ABSTRACT
Introduction: Calcium channel blockers (CCBs) comprise a heterogeneous group of medications that reduce calcium influx and attenuate cellular hyperactivity. Evidence of hyperactive intracellular calcium ion signaling in multiple peripheral cells of patients with bipolar disorder, calcium antagonist actions of established mood stabilizers, and a relative dearth of treatments have prompted research into potential uses of CCBs for this common and disabling condition.

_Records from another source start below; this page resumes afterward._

File: config.mk
export PLATFORM = sky130hd
export DESIGN_NAME = imem_loader_flat
export DESIGN_NICKNAME = d
export VERILOG_FILES = /design/src/rtl/loader_pkg.sv /design/src/rtl/imem_loader_if.sv /design/src/rtl/imem_loader.sv /design/src/flat_wrapper.sv
export SDC_FILE = /design/constraint.sdc
export NUM_CORES = 1
export LEC_CHECK = 0
export BUFFER_PORTS_ARGS = -buffer_cell sky130_fd_sc_hd__buf_2
export CORE_MARGIN = 3
export CORE_UTILIZATION = 35
export CTS_CLUSTER_DIAMETER = 40
export DETAILED_ROUTE_END_ITERATION = 10
export PLACE_DENSITY = 0.54
export RECOVER_POWER = 100
export SLEW_MARGIN = 20
export SYNTH_ARGS = -nofsm -noshare
export SYNTH_HDL_FRONTEND = slang
export SYNTH_SLANG_ARGS = --single-unit
File: constraint.sdc
create_clock -name clock -period 2.68 [get_ports clock]
set_input_delay 0.268 -clock clock [delete_from_list [all_inputs] [get_ports clock]]
set_output_delay 0.268 -clock clock [all_outputs]
set_load 0.005 [all_outputs]
[config.mk]
export PLATFORM = sky130hd
export DESIGN_NAME = rr_arbiter
export DESIGN_NICKNAME = d
export VERILOG_FILES = /design/src/rtl/arb_pkg.sv /design/src/rtl/rr_pick.sv /design/src/rtl/rr_arbiter.sv
export SDC_FILE = /design/constraint.sdc
export NUM_CORES = 1
export LEC_CHECK = 0
export ABC_CLOCK_PERIOD_IN_PS = 4300
export BUFFER_PORTS_ARGS = -buffer_cell sky130_fd_sc_hd__buf_2
export CORE_MARGIN = 5
export CORE_UTILIZATION = 60
export DETAILED_ROUTE_END_ITERATION = 16
export GPL_TIMING_DRIVEN = 1
export PLACE_DENSITY_LB_ADDON = 0.3
export SETUP_SLACK_MARGIN = 0.02
export SYNTH_ARGS = -nofsm -noshare
export SYNTH_HDL_FRONTEND = slang
export SYNTH_SLANG_ARGS = --single-unit
[constraint.sdc]
create_clock -name clk -period 4.3 [get_ports clk]
set_input_delay 0.86 -clock clk [delete_from_list [all_inputs] [get_ports clk]]
set_output_delay 0.86 -clock clk [all_outputs]
set_load 0.01 [all_outputs]
[src/rtl/arb_pkg.sv]
// Shared types and default sizing for the round-robin arbiter.
package arb_pkg;

    typedef enum logic {
        IDLE  = 1'b0,
        GRANT = 1'b1
    } arb_state_t;

    localparam int unsigned ARB_N_DEF        = 4;
    localparam int unsigned ARB_MAX_HOLD_DEF = 8;

endpackage

[src/rtl/rr_pick.sv]
// Combinational rotate-and-priority-encode: first set request at or after
// start (wrapping), optionally skipping one excluded index.
module rr_pick #(
    parameter int unsigned N   = 4,
    parameter int unsigned IDW = $clog2(N)
) (
    input  logic [N-1:0]   req,
    input  logic [IDW-1:0] start,
    input  logic           excl_en,
    input  logic [IDW-1:0] excl_idx,
    output logic           valid,
    output logic [N-1:0]   onehot,
    output logic [IDW-1:0] idx
);

    logic [N-1:0]   masked;
    logic [IDW-1:0] cand;

    always_comb begin
        masked = req;
        valid  = 1'b0;
        onehot = '0;
        idx    = '0;
        cand   = '0;
        if (excl_en) begin
            masked[excl_idx] = 1'b0;
        end
        for (int unsigned i = 0; i < N; i++) begin
            cand = IDW'((32'(start) + i) % N);
            if (!valid && masked[cand]) begin
                valid        = 1'b1;
                onehot[cand] = 1'b1;
                idx          = cand;
            end
        end
    end

endmodule

[src/rtl/rr_arbiter.sv]
// N-way round-robin arbiter with registered one-hot grant and zero-bubble handoff.
// Define RR_ARB_TIMEOUT_EN to force rotation after MAX_HOLD consecutive grant cycles.
module rr_arbiter
    import arb_pkg::*;
#(
    parameter int unsigned N        = ARB_N_DEF,
    parameter int unsigned MAX_HOLD = ARB_MAX_HOLD_DEF,
    parameter int unsigned IDW      = $clog2(N)
) (
    input  logic           clk,
    input  logic           rst,
    input  logic [N-1:0]   req,
    output logic [N-1:0]   gnt,
    output logic [IDW-1:0] gnt_id,
    output logic           busy,
    output logic           preempt
);

    if ((N < 2) || (N > 16) || (MAX_HOLD < 2)) begin : g_bad_cfg
        $error("rr_arbiter: unsupported N or MAX_HOLD");
    end

    arb_state_t     state, state_n;
    logic [N-1:0]   gnt_n;
    logic [IDW-1:0] gnt_id_n;
    logic [IDW-1:0] rr_ptr, rr_ptr_n;
    logic [IDW-1:0] succ;
    logic           busy_n;

    logic           idle_valid, hand_valid;
    logic [N-1:0]   idle_oh, hand_oh;
    logic [IDW-1:0] idle_idx, hand_idx;

`ifdef RR_ARB_TIMEOUT_EN
    localparam int unsigned HW = $clog2(MAX_HOLD + 1);
    logic [HW-1:0] hold_cnt, hold_n;
    logic          preempt_n;
`endif

    assign succ = IDW'((32'(gnt_id) + 32'd1) % N);

    rr_pick #(.N(N), .IDW(IDW)) u_idle_pick (
        .req      (req),
        .start    (rr_ptr),
        .excl_en  (1'b0),
        .excl_idx ({IDW{1'b0}}),
        .valid    (idle_valid),
        .onehot   (idle_oh),
        .idx      (idle_idx)
    );

    // Handoff pick: scan from the owner's successor, owner excluded.
    rr_pick #(.N(N), .IDW(IDW)) u_hand_pick (
        .req      (req),
        .start    (succ),
        .excl_en  (1'b1),
        .excl_idx (gnt_id),
        .valid    (hand_valid),
        .onehot   (hand_oh),
        .idx      (hand_idx)
    );

    always_ff @(posedge clk) begin
        if (rst) begin
            state    <= IDLE;
            gnt      <= '0;
            gnt_id   <= '0;
            busy     <= 1'b0;
            rr_ptr   <= '0;
`ifdef RR_ARB_TIMEOUT_EN
            hold_cnt <= '0;
            preempt  <= 1'b0;
`endif
        end else begin
            state    <= state_n;
            gnt      <= gnt_n;
            gnt_id   <= gnt_id_n;
            busy     <= busy_n;
            rr_ptr   <= rr_ptr_n;
`ifdef RR_ARB_TIMEOUT_EN
            hold_cnt <= hold_n;
            preempt  <= preempt_n;
`endif
        end
    end

`ifndef RR_ARB_TIMEOUT_EN
    assign preempt = 1'b0;
`endif

    always_comb begin
        state_n   = state;
        gnt_n     = gnt;
        gnt_id_n  = gnt_id;
        rr_ptr_n  = rr_ptr;
`ifdef RR_ARB_TIMEOUT_EN
        hold_n    = hold_cnt;
        preempt_n = 1'b0;
`endif
        case (state)
            IDLE: begin
                if (idle_valid) begin
                    state_n  = GRANT;
                    gnt_n    = idle_oh;
                    gnt_id_n = idle_idx;
`ifdef RR_ARB_TIMEOUT_EN
                    hold_n   = HW'(1);
`endif
                end
            end
            GRANT: begin
                if (!req[gnt_id]) begin
                    rr_ptr_n = succ;
                    if (hand_valid) begin
                        gnt_n    = hand_oh;
                        gnt_id_n = hand_idx;
`ifdef RR_ARB_TIMEOUT_EN
                        hold_n   = HW'(1);
`endif
                    end else begin
                        state_n  = IDLE;
                        gnt_n    = '0;
                        gnt_id_n = '0;
`ifdef RR_ARB_TIMEOUT_EN
                        hold_n   = '0;
`endif
                    end
                end
`ifdef RR_ARB_TIMEOUT_EN
                // At the hold limit the owner yields only if someone else is waiting.
                else if (hold_cnt == HW'(MAX_HOLD)) begin
                    if (hand_valid) begin
                        rr_ptr_n  = succ;
                        gnt_n     = hand_oh;
                        gnt_id_n  = hand_idx;
                        hold_n    = HW'(1);
                        preempt_n = 1'b1;
                    end
                end else begin
                    hold_n = hold_cnt + HW'(1);
                end
`endif
            end
            default: state_n = IDLE;
        endcase
        busy_n = |gnt_n;
    end

    a_gnt_ok: assert property (@(posedge clk) disable iff (rst)
        $onehot0(gnt) && (busy ? (gnt == (N'(1) << gnt_id)) : (gnt_id == '0)));

endmodule

==> results.toml, run 1 <==
[critical_path]
cp_max_fo = 12
required_ns = 4.45
ff2ff_setup_slack_ns = 0.71
rr_worst_depth = 8
rr_endpoint = "busy$_SDFF_PP0_"
cp-end-kind = "register"
crit_arrival_ns = 3.74
criticalPathCategory = "reg -> reg"
r2r-start = "rr_ptr[1]$_SDFFE_PP0P_"
start_kind = "register"

[routing]
drt-total-wl_um = 3850
wl_per_cell_um = 18.0
drc = 0
viasPerCell = 6.93
drt_iter0_drc = 133
route.vias.total = 1483
firstDrtPassIters = 4
drtAntennaViolNets = 0

[placed_design]
dp.final_hpwl_um = 2880
port_buffers = 12
place_area_um2 = 1570
place.gp.congestion = 1.02
pre_cts_ws_ns = 0.784

[pwr]
power_w = 0.00100
p_per_area_nw_per_um2 = 624
ir_drop_uv = 513
p_leak_nw = 0.619

[final_layout]
fill_cells = 214
antenna_cells = 0
drive_above_1_share_pct = 22.8
final_common_cell = "ha_1"
final_area_um2 = 1600
final_cell_mix = "16 x ha_1, 15 x nor2_1, 12 x buf_2"
layout.nets = 207
syn_to_final_growth_pct = 5.18

[outcome]
status = "completed"

[timing]
grt_setup_unrepaired = "false"
fin_crit_ns = 3.59
finalHoldViolCount = 0
fin_setup_tns_ns = 0
skew_ns = 0.0112
fmax_mhz = 278
tightest_slew_ns = 0.739
setup_viol = 0
relSlewSlack_pct = 50.4
slew_viol_final = 0
hold_ws_ns = 0.622
fin_ws_ns = 0.708
post-route-period-util_pct = 83.5

[clock_network]
cts_made_buffers = 3
cts_setup_buffers = 0
cts.sinks = 10
clk_pin_slew_ns = 0.08
clkLatencyLatePin_ns = 0.28
cts-resized-gates = 0
cts_max_path_buffers = 2
cts.htree.levels = 1
cts_root_buf = "clkbuf_4"
tritoncts = "done"
ctsHoldBuffers = 0

[run]
drv_cap = 0

[floorplan]
core.rowCount = 18
fp.dieArea_um2 = 3650
die_w_um = 60.4
core_region_area_um2 = 2450
die_h_um = 60.4
start_util_pct = 62.0
pin_count = 14

[logic_synthesis]
synth_enable_flop_cells = 0
synth.top_cell.area_share_pct = 13.1
ys_warn_count = 0
ys_ff_latch = 10
yosysTopAreaCell = "dfxtp_1"
yosys_most_used_dff = "dfxtp_1"
syn_nets = 201
yosysUniqueCellTypes = 55
avgSynthCellArea_um2 = 8.51
ys_seq_area_share_pct = 13.1
synthTopCellsByArea = "dfxtp_1 13%, ha_1 13%, mux4_2 10%, mux2i_1 3.9%, mux2_2 3.7%"
synthArstFlopShare_pct = 0
synth_cells = 179
syn_area_um2 = 1520

[global_routing]
antenna_found_initial = 0
grt_max_degree = 21
grt-ovfl-total = 0
grt_pass1_vias = 1400
grt_pass1_wl_um = 6580
grtUsageTotal_pct = 23.5

[hold_path]
hp-class = "reg -> reg"
hold-path-cell-count = 2
whs_endpoint = "rr_ptr[0]$_SDFFE_PP0P_"
min_from = "rr_ptr[0]$_SDFFE_PP0P_"
==> cells in the mapped netlist (all sizes together), types with 3 or more instances <==
cell type   n
ha         16
nor2       16
buf        10
dfxtp      10
nand2      10
a21oi       8
inv         7
mux4        7
o21ai       7
mux2i       6
nand3       6
mux2        5
a221oi      4
a41oi       4
nand2b      4
nor2b       4
or3b        4
a22oi       3
clkbuf      3
nor3        3
nor3b       3
o221ai      3
o32ai       3
or2         3
or3         3
==> report_power, final <==
| group | internal [W] | switching (W) | total, W | leakage, nW |
|---|---|---|---|---|
| logic | 0.000318 | 0.000430 | 0.000749 | 0.515 |
| registers | 0.000126 | 0.0000364 | 0.000162 | 0.0828 |
| clock network | 0.0000515 | 0.0000375 | 0.0000890 | 0.0210 |
| total | 0.000496 | 0.000504 | 0.00100 | 0.619 |
==> cells by family (layout without fill, tap and decap cells) <==
logic type	count (synthesis)	after routing	synth area share, %
AOI/OAI and AO/OA	52	52	26.3
DFF	10	10	13.1
adders and majority gates	16	16	13.1
muxes	18	18	18.0
and+or+nand+nor	62	62	22.8
buffers and inverters	20	25	6.33
other	1	1	0.246
==> registers in the layout (all words and copies together), names as in the netlist <==
name,flops
rr_ptr,2
state,1
busy,1
gnt_id,2
gnt,4
==> cell type report <==
type	count	area [µm²]	area share [%]
timing repair buffer	14	75.1	4.69
inverter	7	26.3	1.64
sequential	10	200	12.5
multi-input combinational	149	1230	76.6
clock buffer	4	36.3	2.27
tap	30	37.5	2.34
==> per-layer routing <==
| layer | GRT usage, % | part of all wire [%] | routed length, µm |
|---|---|---|---|
| met1 | 32.4 | 41 | 1580 |
| met2 | 38.3 | 49 | 1880 |
| met3 | 3.40 | 7.9 | 306 |
| met4 | 6.65 | 2.0 | 78 |
| met5 | 0 | 0 | 0 |
==> worst max path at each step <==
| stage | from | end | cells after the start |
|---|---|---|---|
| final | rr_ptr[1]$_SDFFE_PP0P_ | busy$_SDFF_PP0_ | 8 |
| after global routing | rr_ptr[1]$_SDFFE_PP0P_ | busy$_SDFF_PP0_ | 8 |
| after CTS | rr_ptr[1]$_SDFFE_PP0P_ | busy$_SDFF_PP0_ | 8 |
| after detailed placement | rr_ptr[1]$_SDFFE_PP0P_ | busy$_SDFF_PP0_ | 8 |
| after global placement | rr_ptr[1]$_SDFFE_PP0P_ | busy$_SDFF_PP0_ | 8 |
| after floorplan | rr_ptr[0]$_SDFFE_PP0P_ | busy$_SDFF_PP0_ | 9 |
==> critical path, stage by stage (launching register included) <==
cell	delay (ns)
dfxtp_1	0.60
inv_1	0.21
ha_1	0.42
mux4_2	0.57
nor2_2	0.30
nand2_1	0.21
a32o_1	0.25
or3_4	0.38
or4_1	0.52
==> through the flow <==
| stage | std cells | util (%) |
|---|---|---|
| global placement | 210 | 63.8 |
| CTS | 214 | 65.2 |
| detailed placement | 210 | 63.8 |
| finish | 214 | 65.2 |
| global route | 214 | 65.2 |
| floorplan | 179 | - |
No activity file was read; power rests on OpenSTA's default activity.
==> inputs of run 2 (changes only) <==
Settings changed: ABC_CLOCK_PERIOD_IN_PS 4300 to 3300, CORE_UTILIZATION 60 to 54.
Clock period 4.3 ns to 3.3 ns, I/O delays scaled along.
==> results.toml, run 2 (synthesis results as in run 1) <==
[outcome]
status = "completed"

[clock_network]
cts_setup_buffers = 0
clkLatencyLatePin_ns = 0.26
ctsHoldBuffers = 0
cts_max_path_buffers = 2
cts_made_buffers = 3
tritoncts = "done"
cts.htree.levels = 1
cts-resized-gates = 0
cts.sinks = 10
clk_pin_slew_ns = 0.06
cts_root_buf = "clkbuf_4"

[pwr]
p_leak_nw = 0.643
p_per_area_nw_per_um2 = 812
ir_drop_uv = 673

[critical_path]
cp_max_fo = 11
cp_num_cells = 7
cpLargestDelayFamily = "simple AND/OR/NAND/NOR gates"
cp-end-kind = "register"
slowest_stage = "mux4_2"
crit_buf_inv = 1
start_kind = "register"
criticalPathCategory = "reg -> reg"
rr_worst_depth = 7
crit_path_cell_trace = "inv_1, ha_1, mux4_2, a32oi_1, a21oi_1, or3_4, or4_1"
required_ns = 3.44
cp_slowest_stage_delay_ns = 0.67
crit_arrival_ns = 3.19

[routing]
viasPerCell = 6.73
route.vias.total = 1481
firstDrtPassIters = 4
drt_iter0_drc = 181
drc = 0
wl_per_cell_um = 17.3
drtAntennaViolNets = 0
drt-total-wl_um = 3820

[timing]
fmax_mhz = 328
finalHoldViolCount = 0
fin_crit_ns = 3.05
grt_setup_unrepaired = "false"
post-route-period-util_pct = 92.4
skew_ns = 0.00643
setup_viol = 0
slew_viol_final = 0
tightest_slew_ns = 0.523
relSlewSlack_pct = 65.0
fin_setup_tns_ns = 0

[run]
drv_cap = 0

[floorplan]
die_h_um = 63.1
core_region_area_um2 = 2730
start_util_pct = 55.7
pin_count = 14
die_w_um = 63.1
fp.dieArea_um2 = 3980
core.rowCount = 19

[final_layout]
fill_cells = 253
drive_above_1_share_pct = 24.9
regArea_um2 = 200
max_flop_register = "gnt"
syn_to_final_growth_pct = 7.72
final_cell_mix = "16 x ha_1, 15 x nor2_1, 12 x buf_2"
multiInputGateArea_um2 = 1230
final_area_um2 = 1640
final_common_cell = "ha_1"
top_regs = "gnt x4, gnt_id x2, rr_ptr x2"
antenna_cells = 0
largest_register_ffs = 4
layout.nets = 212

[global_routing]
grt_pass1_vias = 1372
grt-ovfl-total = 0
grt_pass1_wl_um = 6510
grt_max_degree = 21
antenna_found_initial = 0
grtUsageTotal_pct = 19.2

[placed_design]
dp.final_hpwl_um = 2900
place_area_um2 = 1600
port_buffers = 12
place.gp.congestion = 0.944

[hold_path]
hold-path-cell-count = 3
hp-class = "reg -> reg"
[run 2: where the power goes]
group          internal [W]  total (W)  switching (W)
Sequential         0.000164   0.000200      0.0000362
Clock             0.0000668   0.000106      0.0000390
Combinational      0.000443    0.00103       0.000583
Total              0.000674    0.00133       0.000658
[run 2: metal layers]
layer / track usage (%) / wire (µm)
met3: 3.91 / 280
met1: 27.6 / 1710
met4: 2.65 / 0
met2: 30.3 / 1820
met5: 0 / 0
[run 2: worst paths after layout]
kind / from / slack (ns) / endpoint
min: gnt[1]$_SDFF_PP0_ / 0.63 / gnt[1]$_SDFF_PP0_
min reg2reg: gnt[1]$_SDFF_PP0_ / 0.63 / gnt[1]$_SDFF_PP0_
max: gnt_id[1]$_SDFFE_PP0P_ / 0.25 / busy$_SDFF_PP0_
max reg2reg: gnt_id[1]$_SDFFE_PP0P_ / 0.25 / busy$_SDFF_PP0_
[run 2: final cells by class]
class,count,area share (%)
multi-input combinational,149,74.8
clock buffer,4,2.21
tap,31,2.36
timing repair buffer,19,6.87
inverter,7,1.60
sequential,10,12.2
[run 2: through the flow]
step | utilization, % | worst slack [ns] | cells | hold slack, ns | total power [W]
after global placement | 58.7 | 0.215 | 216 | 0.613 | 0.00118
final | 60.0 | 0.250 | 220 | 0.627 | 0.00133
after floorplan | - | 0.0984 | 179 | 0.616 | 0.000969
after CTS | 60.0 | 0.229 | 220 | 0.629 | 0.00133
after global routing | 60.0 | 0.0548 | 220 | 0.689 | 0.00145
after detailed placement | 58.7 | 0.133 | 216 | 0.614 | 0.00121
[run 2: tightest hold or removal path: cells and delay by family (launching register included)]
family / cells / cell delay, ns
flops: 1 / 0.35
compound gates: 2 / 0.18
simple gates: 1 / 0.05
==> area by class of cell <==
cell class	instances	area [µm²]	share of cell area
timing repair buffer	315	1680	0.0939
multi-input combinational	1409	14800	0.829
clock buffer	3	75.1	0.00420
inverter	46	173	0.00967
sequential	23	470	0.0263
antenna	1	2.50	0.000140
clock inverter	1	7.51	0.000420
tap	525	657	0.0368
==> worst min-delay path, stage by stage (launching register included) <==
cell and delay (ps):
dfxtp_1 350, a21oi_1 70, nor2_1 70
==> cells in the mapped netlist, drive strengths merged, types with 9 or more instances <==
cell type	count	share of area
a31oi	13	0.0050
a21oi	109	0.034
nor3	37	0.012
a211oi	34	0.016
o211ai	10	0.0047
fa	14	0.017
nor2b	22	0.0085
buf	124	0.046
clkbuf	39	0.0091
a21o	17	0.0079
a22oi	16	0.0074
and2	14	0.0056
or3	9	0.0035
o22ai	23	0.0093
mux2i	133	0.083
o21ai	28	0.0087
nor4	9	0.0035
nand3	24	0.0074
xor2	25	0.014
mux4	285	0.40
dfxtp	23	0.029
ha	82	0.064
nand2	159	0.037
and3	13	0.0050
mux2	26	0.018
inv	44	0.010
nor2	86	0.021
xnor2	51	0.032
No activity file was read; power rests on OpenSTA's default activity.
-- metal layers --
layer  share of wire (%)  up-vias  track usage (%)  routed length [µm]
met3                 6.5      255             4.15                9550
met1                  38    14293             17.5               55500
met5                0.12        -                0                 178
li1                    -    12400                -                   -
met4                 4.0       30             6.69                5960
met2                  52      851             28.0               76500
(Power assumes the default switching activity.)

Areas covered: This review provides a comprehensive overview of intracellular calcium signaling in bipolar disorder, structure and function of calcium channels, pharmacology of CCBs, evidence of efficacy of CCBs in bipolar disorder, clinical applications, and directions for future research.
Expert opinion: Despite mixed evidence of efficacy, CCBs are a promising novel approach to a demonstrated cellular abnormality in both poles of bipolar disorder. Potential advantages include low potential for sedation and weight gain, and possible usefulness for pregnant and neurologically impaired patients. Further research should focus on markers of a preferential response, studies in specific bipolar subtypes, development of CCBs acting preferentially in the central nervous system and on calcium channels that are primarily involved in neuronal signaling and plasticity.
Article highlights
Dysregulated intracellular calcium ion signaling has been reported in peripheral and neuronal cells from patients with bipolar mood disorders;
Calcium channel gene alleles have been linked to bipolar mood disorders;
Established mood stabilizers such as lithium and carbamazepine have calcium antagonist properties;
The calcium channel antagonists verapamil and nimodipine have been found to have mood stabilizing properties. Isradipine also may have mood stabilizing effects. A number of small positive controlled studies and a few negative studies have been reported;
Advantages of calcium channel blockers as potential treatments for bipolar mood disorders include minimal sedation and weight gain, lack of need for laboratory monitoring, and a more favorable profile during pregnancy. However, they require more frequent dosing than standard mood stabilizers;
Some calcium channel blockers (e.g., those acting on P or Q channels) may be more specifically effective in mood disorders;
Research is needed into profiles that predict a possible response to a calcium channel blocker such as calcium channel binding profiles, increased free intracellular calcium concentration in peripheral cells, or clinical features
Declaration of interest
S Dubovsky has received research support from the Tower Foundation, the Patrick Lee Foundation, Janssen, Otsuka, Neurim, Neurocrine, and Allergan. The authors have no other relevant affiliations or financial involvement with any organization or entity with a financial interest in or financial conflict with the subject matter or materials discussed in the manuscript.
Reviewer disclosures
Peer reviewers on this manuscript have no relevant financial or other relationships to disclose.